Thousands of people have taken to the streets across Ireland to protest against the privatization of water. In Dublin, 30,000 people took part in the rally chanting “No way, we don’t pay” and “the Banks got bailed out, we got sold out”. Major protests also took place in Cork, Limerick, Galway, Waterford, and Letterkenny.

The privatization of water is part of the restructuring program set by the European Central Bank (ECB) and the International Monetary Fund (IMF) in exchange for financial bailouts. Ireland was given 85 billion euro bailout loan in 2010.  In order to receive this loan the government of Ireland guaranteed its creditors to pull out of its obligations for public provisions such as water, education, healthcare, and other public utilities that was paid for through taxes. This is why the people of Ireland are now being forced to pay 200 to 400 euros per year for water.
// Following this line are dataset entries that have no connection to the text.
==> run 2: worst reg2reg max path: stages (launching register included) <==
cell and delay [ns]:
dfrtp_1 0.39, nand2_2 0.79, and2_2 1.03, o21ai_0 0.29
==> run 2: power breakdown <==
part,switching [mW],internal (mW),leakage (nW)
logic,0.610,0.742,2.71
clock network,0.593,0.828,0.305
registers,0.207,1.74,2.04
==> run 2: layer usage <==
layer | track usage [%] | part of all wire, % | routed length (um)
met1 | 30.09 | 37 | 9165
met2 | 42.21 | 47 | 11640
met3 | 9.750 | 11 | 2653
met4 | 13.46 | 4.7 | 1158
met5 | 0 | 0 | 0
Neo-liberalism has created a world where capitalism’s crisis is being paid by the working class through economic restructuring.  The neo-liberal and pro-austerity governments in countries such Ireland, Portugal, Spain and Italy have accepted large bailouts in order to save the financial institutions in their country and to revive capital accumulation. These bailouts only serve to prolong the life of capitalism at a very large cost and exploitation of the working class. Right now neo-liberal governments around Europe are busy putting a price tag on everything possible and inserting public services into the exchange-value system of capitalism. Placing a price tag on water and other life essentials is a form of secondary exploitation. The working class through its struggle may be able to increase its wages, however bourgeois is able to reclaim its surplus through the increasing cost of living.

The protest against the privatization of water must continue. However, this protest must also join a larger movement and organize around a working class, anti-austerity, political party to remove the neo-liberal government that is currently in power in Ireland. Such working class and anti-austerity political parties are already taking charge and re-shaping the economies in countries such as Greece (Syriza) and Spain (Podemos). Only a government with a working class character can transform the economy to promote the interests of the working class. As long as the working class is fighting for its rights as opposition the bourgeois will find new ways to rob the working class: either through primary exploitation (lowering wages and benefits) or secondary exploitation (increasing the cost of living).